# What you are asked to do
Which of the lines in the listing that follows hold "internal"? Pull each one out.

# Provided entries
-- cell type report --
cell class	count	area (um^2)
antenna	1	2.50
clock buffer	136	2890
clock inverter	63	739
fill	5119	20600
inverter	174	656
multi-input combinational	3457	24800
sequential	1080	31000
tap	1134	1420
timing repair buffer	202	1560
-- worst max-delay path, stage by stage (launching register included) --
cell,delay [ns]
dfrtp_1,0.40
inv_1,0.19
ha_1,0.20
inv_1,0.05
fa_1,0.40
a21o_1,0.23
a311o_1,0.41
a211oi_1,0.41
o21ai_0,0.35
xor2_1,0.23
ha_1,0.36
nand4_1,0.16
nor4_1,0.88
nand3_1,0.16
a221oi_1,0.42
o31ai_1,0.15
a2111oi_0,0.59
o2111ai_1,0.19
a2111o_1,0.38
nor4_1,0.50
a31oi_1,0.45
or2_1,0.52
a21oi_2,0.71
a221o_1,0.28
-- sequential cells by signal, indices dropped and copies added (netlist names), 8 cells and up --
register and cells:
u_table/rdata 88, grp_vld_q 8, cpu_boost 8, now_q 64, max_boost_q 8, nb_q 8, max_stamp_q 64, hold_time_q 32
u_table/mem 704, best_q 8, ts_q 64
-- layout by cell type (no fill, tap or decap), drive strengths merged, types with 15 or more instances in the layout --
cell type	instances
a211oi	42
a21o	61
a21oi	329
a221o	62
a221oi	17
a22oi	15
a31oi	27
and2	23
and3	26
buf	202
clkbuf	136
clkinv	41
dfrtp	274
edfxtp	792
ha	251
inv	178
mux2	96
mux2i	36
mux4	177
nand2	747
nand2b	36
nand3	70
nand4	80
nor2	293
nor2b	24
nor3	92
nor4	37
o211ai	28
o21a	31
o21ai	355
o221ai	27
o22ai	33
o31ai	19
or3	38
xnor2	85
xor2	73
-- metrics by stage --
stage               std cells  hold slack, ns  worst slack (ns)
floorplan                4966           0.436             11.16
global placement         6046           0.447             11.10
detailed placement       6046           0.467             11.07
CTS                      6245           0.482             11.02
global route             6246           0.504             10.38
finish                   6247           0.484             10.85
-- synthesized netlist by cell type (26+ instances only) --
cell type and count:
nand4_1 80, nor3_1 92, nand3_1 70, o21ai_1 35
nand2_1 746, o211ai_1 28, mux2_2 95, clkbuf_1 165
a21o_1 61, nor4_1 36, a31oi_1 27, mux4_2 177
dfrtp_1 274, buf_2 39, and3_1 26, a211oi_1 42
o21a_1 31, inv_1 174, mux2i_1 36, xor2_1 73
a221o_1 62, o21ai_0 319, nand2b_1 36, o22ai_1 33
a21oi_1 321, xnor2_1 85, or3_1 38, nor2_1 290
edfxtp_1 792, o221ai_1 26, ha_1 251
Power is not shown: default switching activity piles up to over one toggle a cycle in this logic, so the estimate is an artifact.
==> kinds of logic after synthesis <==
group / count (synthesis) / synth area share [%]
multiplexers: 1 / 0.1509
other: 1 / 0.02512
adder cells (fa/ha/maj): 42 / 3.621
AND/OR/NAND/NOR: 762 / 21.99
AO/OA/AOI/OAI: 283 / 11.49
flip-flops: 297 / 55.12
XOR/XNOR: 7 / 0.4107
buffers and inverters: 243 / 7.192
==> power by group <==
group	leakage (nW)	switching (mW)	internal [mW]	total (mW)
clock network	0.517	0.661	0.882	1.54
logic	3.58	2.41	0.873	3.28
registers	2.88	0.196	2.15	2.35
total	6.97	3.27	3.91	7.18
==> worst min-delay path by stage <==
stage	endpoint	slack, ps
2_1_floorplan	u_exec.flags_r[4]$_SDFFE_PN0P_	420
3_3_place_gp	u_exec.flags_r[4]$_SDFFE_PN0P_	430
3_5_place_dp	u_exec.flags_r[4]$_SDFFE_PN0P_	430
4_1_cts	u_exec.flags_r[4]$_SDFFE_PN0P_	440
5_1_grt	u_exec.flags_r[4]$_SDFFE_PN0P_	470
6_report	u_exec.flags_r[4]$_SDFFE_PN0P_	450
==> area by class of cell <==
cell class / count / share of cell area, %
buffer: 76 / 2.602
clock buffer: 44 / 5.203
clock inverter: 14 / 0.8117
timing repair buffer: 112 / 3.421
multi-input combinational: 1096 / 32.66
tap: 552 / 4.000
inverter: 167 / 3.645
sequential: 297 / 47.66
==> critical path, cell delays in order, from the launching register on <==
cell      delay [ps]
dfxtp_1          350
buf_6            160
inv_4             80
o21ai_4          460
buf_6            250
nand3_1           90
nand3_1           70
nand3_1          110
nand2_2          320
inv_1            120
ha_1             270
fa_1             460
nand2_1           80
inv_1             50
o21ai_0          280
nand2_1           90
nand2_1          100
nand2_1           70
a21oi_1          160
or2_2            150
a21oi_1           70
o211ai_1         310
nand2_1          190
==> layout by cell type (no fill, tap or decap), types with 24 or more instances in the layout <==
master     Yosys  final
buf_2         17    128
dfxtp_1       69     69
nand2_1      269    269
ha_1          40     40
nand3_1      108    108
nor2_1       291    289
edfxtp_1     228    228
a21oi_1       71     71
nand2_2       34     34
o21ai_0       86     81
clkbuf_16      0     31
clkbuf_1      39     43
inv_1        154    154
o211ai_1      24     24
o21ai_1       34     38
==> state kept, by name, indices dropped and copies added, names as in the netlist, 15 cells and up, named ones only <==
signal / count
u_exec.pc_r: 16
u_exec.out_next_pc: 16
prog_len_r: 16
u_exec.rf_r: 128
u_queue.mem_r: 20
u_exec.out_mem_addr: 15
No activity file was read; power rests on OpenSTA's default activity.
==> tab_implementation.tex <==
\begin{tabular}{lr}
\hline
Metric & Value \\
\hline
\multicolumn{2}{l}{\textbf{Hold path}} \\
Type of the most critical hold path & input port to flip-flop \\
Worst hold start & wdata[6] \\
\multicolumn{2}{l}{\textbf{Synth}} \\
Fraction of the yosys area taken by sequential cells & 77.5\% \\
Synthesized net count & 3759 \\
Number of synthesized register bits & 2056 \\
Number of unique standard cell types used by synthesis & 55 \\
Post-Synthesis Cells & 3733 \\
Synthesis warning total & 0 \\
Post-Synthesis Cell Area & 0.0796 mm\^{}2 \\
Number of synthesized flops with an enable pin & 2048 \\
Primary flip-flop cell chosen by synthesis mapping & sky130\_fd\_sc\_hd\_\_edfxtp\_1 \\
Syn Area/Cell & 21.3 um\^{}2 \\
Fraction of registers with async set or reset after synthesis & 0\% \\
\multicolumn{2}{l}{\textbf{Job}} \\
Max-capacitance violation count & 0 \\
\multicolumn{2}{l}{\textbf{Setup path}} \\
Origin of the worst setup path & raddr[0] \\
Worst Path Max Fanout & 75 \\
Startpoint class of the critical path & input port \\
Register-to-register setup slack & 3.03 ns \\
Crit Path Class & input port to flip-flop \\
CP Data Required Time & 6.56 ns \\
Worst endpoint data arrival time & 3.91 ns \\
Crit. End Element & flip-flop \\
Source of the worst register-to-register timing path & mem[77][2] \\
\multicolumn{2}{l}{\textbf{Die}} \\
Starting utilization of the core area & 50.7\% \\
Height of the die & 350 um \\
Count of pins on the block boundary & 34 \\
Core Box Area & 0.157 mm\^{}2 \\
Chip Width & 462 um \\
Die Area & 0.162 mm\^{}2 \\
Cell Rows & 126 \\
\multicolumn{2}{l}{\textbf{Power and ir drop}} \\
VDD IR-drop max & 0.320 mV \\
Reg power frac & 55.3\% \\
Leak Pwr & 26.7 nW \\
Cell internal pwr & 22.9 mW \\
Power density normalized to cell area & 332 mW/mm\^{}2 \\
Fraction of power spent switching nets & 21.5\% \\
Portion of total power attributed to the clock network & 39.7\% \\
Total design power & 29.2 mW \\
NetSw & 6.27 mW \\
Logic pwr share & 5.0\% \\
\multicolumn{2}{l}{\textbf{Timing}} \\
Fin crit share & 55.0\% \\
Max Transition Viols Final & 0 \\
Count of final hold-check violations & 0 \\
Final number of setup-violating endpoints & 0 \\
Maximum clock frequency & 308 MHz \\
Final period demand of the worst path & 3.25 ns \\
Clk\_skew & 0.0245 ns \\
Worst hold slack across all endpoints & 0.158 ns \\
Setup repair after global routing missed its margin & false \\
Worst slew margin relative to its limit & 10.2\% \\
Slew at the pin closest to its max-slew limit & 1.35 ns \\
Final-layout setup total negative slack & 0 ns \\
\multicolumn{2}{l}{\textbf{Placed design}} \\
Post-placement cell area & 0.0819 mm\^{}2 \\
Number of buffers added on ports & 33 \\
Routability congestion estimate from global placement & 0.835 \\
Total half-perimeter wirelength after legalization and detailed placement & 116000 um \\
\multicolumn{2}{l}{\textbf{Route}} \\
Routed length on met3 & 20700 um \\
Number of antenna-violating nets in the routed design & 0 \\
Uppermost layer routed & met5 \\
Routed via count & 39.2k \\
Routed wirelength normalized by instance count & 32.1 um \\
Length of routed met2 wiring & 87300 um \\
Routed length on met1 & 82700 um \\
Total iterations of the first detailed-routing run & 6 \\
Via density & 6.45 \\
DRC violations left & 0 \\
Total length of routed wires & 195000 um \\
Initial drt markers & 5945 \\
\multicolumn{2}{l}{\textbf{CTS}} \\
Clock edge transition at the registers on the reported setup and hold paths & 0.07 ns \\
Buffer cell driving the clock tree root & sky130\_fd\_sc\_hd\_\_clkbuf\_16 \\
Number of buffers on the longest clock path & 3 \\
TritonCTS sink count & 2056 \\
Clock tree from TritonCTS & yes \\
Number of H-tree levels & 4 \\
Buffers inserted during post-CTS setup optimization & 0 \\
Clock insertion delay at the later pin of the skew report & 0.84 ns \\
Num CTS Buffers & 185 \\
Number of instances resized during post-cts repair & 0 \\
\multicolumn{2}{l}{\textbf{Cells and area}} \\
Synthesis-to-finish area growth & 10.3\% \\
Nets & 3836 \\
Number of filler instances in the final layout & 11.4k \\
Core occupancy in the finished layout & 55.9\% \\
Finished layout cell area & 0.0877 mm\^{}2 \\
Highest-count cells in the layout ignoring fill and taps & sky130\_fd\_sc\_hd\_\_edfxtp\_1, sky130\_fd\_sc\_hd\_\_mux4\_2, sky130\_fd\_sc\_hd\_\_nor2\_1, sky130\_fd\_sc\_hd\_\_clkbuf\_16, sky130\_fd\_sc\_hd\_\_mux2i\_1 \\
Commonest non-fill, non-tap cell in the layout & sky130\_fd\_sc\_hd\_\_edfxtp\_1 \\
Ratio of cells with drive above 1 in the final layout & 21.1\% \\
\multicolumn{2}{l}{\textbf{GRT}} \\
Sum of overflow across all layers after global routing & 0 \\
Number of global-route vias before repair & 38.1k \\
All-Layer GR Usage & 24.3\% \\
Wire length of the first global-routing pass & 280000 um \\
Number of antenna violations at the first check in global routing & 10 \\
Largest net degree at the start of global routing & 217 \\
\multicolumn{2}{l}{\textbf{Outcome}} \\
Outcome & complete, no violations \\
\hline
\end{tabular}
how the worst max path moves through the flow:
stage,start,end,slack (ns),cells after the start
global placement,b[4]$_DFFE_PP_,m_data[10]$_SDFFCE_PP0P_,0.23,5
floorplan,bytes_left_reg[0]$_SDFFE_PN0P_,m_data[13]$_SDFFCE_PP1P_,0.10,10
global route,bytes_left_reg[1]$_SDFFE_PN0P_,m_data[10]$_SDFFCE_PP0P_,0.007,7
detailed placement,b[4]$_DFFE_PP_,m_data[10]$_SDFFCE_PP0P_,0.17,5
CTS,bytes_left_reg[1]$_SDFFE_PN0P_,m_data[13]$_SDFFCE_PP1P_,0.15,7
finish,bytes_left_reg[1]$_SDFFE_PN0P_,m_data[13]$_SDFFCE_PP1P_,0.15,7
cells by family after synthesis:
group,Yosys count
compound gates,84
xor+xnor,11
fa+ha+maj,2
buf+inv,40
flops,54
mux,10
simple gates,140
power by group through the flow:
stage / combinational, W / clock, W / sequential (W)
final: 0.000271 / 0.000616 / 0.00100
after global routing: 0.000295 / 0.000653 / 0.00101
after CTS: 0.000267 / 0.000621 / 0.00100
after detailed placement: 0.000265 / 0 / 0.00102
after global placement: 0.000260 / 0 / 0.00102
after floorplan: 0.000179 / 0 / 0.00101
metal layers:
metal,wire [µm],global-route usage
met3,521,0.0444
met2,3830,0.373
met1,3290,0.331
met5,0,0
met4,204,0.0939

# Answer space
group	leakage (nW)	switching (mW)	internal [mW]	total (mW)
Cell internal pwr & 22.9 mW \\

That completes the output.